[Exercise instructions]
Only one stretch of the data below is wanted: the lines starting at the one with "assign link_i.stack2 = link_stack2;" and ending at the one with "assign link_table_error_flag = link_i.table_error_flag;", both included, given again exactly.

[Saved data entries]
=-=-=-=-=
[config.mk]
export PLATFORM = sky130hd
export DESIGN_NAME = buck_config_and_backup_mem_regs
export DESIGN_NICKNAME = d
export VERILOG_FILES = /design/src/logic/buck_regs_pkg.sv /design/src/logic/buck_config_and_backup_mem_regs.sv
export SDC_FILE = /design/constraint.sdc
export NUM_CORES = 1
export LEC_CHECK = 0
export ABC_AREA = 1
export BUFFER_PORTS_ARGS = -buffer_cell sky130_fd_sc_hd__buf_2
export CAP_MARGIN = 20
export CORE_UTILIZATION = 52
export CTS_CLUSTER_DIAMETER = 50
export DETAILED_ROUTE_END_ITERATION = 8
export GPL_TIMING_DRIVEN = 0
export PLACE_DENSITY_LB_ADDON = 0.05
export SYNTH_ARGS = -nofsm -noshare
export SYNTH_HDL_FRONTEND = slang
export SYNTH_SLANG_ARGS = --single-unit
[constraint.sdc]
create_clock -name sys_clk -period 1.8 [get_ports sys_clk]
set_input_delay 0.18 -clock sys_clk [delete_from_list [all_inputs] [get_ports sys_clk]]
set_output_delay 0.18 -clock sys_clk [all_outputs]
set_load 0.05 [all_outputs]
=-=-=-=-=
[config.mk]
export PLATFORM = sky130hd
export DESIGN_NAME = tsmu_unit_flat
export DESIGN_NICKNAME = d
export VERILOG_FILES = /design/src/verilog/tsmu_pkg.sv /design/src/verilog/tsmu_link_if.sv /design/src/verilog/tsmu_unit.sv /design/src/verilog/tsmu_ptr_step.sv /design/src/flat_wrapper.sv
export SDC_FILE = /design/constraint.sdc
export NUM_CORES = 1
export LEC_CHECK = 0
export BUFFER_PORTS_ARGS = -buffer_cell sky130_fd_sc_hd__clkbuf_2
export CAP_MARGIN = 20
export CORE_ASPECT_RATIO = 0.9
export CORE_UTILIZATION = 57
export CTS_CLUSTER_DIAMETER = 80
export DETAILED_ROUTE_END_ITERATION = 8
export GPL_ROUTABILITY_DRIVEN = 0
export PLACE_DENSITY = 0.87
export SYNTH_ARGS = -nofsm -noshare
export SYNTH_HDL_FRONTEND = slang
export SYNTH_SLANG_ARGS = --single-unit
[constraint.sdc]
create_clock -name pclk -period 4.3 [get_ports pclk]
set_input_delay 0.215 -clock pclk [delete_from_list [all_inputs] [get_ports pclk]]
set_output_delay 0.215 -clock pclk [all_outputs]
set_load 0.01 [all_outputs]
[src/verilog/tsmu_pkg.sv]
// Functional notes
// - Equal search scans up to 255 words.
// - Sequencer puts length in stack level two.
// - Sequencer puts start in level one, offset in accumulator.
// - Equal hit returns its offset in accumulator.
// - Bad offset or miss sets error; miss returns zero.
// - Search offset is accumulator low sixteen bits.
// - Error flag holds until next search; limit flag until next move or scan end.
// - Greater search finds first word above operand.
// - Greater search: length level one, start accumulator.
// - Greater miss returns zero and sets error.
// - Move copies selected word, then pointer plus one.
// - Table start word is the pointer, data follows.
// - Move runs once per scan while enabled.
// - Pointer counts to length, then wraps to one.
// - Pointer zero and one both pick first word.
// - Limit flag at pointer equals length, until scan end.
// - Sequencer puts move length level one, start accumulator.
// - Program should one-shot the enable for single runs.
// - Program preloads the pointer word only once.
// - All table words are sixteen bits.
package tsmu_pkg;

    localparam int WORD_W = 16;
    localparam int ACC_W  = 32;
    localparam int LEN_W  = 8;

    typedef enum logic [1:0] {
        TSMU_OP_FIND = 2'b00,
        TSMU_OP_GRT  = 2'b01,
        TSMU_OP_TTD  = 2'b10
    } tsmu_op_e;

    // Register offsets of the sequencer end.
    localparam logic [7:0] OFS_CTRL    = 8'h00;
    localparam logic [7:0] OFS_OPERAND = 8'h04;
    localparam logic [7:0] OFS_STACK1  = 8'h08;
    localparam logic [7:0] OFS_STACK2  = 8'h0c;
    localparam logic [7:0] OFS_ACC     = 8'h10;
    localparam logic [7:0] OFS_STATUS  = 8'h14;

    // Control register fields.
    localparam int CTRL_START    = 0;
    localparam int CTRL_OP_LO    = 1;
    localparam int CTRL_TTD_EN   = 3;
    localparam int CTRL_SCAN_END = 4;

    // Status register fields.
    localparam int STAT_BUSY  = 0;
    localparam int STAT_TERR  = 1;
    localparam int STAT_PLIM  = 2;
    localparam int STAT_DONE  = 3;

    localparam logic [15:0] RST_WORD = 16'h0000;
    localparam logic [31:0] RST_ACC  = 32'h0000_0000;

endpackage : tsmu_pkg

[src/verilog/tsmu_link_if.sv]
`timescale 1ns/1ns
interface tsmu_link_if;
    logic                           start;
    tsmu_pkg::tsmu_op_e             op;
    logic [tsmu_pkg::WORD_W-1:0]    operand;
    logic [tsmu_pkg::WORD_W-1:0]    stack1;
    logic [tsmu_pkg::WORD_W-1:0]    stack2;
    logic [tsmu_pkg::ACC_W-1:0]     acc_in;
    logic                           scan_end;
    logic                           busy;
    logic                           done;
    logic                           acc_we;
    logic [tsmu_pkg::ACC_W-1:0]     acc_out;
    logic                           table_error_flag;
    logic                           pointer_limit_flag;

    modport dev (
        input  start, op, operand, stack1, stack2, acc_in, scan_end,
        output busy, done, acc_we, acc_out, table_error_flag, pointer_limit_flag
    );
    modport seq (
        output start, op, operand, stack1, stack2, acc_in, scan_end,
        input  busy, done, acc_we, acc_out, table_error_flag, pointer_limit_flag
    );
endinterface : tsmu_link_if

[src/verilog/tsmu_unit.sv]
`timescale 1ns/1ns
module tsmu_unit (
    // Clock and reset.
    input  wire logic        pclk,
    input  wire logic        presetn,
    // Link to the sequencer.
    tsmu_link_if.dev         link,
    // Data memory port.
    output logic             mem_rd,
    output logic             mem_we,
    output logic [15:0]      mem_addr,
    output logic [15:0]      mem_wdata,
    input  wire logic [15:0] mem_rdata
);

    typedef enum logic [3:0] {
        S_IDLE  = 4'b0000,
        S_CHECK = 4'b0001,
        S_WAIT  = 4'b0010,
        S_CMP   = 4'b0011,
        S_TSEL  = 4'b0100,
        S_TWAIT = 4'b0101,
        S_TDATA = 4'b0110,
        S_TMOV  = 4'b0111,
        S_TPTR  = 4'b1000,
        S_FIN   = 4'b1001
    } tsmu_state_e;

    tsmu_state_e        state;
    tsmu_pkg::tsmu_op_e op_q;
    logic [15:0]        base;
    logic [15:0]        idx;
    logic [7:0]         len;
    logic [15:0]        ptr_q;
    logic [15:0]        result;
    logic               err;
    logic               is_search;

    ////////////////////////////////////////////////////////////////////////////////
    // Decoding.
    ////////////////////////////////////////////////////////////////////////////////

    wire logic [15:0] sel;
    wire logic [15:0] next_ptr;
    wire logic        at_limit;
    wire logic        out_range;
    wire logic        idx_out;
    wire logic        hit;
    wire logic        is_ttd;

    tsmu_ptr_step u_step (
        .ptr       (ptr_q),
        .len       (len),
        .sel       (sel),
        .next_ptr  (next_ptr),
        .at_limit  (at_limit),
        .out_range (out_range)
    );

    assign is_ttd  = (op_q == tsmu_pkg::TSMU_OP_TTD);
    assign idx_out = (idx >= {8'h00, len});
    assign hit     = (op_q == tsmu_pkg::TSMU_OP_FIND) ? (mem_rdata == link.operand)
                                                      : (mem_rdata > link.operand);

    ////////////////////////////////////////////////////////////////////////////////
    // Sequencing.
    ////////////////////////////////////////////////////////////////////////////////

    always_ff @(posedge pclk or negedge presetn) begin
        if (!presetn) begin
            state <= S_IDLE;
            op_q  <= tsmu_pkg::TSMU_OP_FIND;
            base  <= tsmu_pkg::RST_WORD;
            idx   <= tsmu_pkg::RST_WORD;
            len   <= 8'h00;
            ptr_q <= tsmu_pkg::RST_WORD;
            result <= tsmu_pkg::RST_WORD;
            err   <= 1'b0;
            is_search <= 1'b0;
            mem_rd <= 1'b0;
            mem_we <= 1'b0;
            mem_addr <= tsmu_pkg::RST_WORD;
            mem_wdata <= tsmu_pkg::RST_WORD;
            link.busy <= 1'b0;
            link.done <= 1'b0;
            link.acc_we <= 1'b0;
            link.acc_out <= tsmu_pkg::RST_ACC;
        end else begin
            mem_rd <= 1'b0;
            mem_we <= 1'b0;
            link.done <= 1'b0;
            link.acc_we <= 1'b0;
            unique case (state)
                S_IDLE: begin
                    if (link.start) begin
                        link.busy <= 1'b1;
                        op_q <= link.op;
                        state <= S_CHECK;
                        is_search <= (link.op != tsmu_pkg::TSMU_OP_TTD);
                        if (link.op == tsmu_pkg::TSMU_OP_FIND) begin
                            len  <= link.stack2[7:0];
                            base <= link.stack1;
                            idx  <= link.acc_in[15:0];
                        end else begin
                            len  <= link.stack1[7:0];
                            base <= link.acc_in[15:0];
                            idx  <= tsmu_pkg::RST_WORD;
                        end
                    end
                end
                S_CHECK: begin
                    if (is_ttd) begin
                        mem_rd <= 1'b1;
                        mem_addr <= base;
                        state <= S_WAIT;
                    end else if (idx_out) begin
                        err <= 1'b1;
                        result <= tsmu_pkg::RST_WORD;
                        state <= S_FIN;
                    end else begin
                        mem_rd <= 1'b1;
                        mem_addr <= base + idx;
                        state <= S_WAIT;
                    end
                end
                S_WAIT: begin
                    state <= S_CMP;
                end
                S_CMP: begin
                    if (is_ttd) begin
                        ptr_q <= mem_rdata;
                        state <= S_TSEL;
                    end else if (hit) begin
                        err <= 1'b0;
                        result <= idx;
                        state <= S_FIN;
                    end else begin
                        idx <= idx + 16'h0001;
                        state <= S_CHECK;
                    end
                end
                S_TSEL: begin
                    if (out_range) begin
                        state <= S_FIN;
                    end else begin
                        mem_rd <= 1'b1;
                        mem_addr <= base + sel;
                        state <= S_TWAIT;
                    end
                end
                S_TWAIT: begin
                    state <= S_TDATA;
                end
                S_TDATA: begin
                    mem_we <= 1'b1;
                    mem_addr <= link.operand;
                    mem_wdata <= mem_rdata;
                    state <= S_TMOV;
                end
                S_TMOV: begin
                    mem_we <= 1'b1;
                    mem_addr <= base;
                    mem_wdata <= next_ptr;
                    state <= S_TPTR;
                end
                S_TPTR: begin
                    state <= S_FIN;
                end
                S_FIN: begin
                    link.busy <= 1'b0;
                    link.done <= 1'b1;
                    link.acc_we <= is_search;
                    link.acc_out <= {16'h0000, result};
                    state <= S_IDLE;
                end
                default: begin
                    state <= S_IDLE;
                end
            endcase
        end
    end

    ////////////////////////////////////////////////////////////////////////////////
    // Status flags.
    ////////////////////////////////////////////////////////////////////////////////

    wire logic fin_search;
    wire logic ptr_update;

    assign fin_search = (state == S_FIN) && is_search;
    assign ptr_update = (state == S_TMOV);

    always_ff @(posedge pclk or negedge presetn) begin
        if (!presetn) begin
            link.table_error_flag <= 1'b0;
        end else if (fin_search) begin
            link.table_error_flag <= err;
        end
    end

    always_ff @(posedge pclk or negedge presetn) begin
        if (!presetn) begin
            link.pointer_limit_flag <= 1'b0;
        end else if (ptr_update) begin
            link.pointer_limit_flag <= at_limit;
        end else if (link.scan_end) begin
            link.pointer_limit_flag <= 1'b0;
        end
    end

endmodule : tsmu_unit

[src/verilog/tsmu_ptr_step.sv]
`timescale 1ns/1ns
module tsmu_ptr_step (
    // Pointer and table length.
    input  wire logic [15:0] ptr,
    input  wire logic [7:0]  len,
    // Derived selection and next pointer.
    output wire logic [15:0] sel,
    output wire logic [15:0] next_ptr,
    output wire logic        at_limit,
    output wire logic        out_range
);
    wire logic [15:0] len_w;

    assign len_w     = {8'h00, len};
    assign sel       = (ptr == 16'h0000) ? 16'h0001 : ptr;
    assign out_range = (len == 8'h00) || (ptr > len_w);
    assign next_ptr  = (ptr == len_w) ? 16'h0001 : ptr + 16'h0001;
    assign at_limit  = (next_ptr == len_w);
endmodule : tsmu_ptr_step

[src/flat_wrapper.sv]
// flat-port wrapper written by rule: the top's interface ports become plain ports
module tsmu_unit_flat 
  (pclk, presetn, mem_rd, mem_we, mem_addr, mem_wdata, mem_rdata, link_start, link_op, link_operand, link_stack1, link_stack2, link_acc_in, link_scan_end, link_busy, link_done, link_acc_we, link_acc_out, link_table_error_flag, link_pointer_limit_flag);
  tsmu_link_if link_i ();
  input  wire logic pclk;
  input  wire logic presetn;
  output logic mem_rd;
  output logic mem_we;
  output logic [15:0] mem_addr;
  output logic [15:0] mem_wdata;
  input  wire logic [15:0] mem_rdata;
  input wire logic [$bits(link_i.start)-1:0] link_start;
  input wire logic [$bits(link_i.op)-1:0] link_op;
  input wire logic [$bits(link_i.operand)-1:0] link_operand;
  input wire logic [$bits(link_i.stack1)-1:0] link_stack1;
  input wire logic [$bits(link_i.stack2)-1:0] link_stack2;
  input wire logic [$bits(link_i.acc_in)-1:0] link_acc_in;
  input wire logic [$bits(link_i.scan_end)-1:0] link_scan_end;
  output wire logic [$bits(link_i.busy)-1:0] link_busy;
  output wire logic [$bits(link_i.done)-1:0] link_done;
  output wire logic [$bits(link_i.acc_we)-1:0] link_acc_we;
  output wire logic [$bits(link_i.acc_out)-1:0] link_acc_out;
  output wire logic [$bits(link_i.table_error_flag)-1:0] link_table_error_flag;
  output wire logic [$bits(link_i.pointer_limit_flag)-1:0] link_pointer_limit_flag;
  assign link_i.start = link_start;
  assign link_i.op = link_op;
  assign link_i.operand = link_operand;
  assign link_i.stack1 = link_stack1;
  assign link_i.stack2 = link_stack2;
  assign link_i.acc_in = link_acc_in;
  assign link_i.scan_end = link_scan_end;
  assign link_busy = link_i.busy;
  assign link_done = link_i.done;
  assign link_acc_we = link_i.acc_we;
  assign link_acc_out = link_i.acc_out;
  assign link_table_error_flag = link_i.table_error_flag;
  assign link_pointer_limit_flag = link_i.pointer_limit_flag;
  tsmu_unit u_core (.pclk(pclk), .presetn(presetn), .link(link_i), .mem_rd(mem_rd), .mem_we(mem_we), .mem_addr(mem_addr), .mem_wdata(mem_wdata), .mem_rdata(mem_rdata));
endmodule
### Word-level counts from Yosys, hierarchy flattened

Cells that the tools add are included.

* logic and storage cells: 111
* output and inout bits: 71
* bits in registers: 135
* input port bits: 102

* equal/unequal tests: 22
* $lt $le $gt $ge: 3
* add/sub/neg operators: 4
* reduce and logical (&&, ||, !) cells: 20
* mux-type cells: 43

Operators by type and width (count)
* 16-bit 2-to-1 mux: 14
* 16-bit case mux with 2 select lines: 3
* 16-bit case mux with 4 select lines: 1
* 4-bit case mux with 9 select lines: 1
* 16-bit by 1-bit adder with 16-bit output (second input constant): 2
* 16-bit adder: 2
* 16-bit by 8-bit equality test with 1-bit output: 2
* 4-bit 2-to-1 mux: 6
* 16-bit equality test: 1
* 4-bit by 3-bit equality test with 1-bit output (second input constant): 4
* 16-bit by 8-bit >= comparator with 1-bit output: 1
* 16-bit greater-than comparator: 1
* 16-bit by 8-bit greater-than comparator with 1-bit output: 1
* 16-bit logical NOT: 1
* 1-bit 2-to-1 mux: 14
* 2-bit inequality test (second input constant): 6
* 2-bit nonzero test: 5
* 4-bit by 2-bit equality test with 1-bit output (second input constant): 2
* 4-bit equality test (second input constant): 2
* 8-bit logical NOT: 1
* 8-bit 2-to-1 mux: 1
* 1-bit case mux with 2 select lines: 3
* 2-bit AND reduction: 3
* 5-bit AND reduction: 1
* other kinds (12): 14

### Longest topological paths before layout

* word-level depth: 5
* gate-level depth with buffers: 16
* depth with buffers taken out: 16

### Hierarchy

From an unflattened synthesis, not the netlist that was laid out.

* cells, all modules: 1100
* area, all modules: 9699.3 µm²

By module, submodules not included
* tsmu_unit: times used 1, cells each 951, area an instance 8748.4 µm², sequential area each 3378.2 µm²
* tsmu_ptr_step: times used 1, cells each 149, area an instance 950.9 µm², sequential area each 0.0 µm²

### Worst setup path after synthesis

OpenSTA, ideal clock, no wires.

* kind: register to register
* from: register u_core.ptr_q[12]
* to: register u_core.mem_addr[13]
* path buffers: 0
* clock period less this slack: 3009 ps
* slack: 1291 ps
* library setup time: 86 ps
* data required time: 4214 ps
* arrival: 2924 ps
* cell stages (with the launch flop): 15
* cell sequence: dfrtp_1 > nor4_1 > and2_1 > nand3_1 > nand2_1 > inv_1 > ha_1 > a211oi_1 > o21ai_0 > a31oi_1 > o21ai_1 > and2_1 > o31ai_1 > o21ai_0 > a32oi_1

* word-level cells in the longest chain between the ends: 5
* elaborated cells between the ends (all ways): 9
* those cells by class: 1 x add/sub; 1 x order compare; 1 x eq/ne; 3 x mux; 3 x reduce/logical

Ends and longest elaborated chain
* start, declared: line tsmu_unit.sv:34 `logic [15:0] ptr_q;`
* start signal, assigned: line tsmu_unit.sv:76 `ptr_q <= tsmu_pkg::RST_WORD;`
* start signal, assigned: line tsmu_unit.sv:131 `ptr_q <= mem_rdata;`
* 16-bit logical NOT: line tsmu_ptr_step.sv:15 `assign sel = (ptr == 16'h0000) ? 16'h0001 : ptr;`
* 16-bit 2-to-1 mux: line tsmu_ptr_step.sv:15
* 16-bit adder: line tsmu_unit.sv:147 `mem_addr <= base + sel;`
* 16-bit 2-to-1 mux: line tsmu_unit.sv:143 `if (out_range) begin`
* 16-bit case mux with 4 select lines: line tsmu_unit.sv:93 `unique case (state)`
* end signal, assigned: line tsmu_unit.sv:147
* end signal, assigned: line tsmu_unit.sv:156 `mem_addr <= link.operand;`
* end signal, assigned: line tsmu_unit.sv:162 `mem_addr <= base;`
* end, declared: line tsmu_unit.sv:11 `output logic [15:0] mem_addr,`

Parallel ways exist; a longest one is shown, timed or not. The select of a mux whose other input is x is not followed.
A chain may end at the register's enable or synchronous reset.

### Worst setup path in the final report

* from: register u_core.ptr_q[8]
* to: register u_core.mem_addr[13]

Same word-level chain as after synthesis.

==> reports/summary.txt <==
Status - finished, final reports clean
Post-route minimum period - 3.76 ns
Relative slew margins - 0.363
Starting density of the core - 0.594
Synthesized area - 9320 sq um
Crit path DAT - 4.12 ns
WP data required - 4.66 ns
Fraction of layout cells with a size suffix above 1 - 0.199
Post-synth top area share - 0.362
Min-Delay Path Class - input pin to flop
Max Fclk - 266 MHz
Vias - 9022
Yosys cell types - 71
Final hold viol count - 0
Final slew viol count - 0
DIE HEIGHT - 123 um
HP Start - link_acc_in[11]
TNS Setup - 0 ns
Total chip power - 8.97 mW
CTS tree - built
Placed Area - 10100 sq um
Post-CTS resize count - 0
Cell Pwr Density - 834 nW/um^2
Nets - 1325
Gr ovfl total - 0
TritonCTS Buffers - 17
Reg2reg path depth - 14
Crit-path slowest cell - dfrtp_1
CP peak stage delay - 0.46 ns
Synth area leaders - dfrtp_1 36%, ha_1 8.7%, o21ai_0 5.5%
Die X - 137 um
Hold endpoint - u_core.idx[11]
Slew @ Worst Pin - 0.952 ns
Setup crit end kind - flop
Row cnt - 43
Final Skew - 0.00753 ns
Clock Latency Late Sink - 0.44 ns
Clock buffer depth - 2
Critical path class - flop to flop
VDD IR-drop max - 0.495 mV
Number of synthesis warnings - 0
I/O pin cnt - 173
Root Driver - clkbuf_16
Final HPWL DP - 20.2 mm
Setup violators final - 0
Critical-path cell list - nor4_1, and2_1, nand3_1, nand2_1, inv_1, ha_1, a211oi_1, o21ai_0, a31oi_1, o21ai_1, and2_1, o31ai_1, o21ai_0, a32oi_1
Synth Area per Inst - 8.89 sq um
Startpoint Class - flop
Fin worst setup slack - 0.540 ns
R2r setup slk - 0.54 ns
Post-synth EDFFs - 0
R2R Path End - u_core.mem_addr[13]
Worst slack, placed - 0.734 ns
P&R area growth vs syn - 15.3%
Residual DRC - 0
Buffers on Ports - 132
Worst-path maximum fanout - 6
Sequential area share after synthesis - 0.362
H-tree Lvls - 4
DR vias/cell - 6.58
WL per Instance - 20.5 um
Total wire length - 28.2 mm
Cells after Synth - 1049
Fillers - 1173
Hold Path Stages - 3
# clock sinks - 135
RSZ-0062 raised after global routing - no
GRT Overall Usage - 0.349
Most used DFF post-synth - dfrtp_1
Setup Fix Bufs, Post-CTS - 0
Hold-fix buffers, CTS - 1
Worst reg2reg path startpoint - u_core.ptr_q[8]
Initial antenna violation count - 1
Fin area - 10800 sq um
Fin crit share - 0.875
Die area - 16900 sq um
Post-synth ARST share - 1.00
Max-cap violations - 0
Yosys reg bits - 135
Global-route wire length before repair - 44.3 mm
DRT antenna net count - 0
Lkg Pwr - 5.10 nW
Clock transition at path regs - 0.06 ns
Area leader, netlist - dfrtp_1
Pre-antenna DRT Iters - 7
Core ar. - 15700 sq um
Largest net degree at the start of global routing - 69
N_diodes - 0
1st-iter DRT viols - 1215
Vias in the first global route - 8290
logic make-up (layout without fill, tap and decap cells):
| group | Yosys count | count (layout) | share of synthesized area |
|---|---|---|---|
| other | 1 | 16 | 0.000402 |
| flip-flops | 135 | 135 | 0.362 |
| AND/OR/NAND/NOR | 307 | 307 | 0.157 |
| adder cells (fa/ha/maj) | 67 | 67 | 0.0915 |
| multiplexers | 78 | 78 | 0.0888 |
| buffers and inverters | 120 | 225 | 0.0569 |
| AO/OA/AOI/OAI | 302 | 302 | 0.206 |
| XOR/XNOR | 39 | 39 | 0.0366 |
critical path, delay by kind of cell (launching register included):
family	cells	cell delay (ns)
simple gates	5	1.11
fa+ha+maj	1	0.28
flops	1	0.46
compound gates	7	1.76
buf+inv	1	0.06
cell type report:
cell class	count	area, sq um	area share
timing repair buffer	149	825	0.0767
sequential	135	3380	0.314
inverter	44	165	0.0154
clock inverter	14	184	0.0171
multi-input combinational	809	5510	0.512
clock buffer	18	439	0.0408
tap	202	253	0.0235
=-=-=-=-=
[Exercise response]
  assign link_i.stack2 = link_stack2;
  assign link_i.acc_in = link_acc_in;
  assign link_i.scan_end = link_scan_end;
  assign link_busy = link_i.busy;
  assign link_done = link_i.done;
  assign link_acc_we = link_i.acc_we;
  assign link_acc_out = link_i.acc_out;
  assign link_table_error_flag = link_i.table_error_flag;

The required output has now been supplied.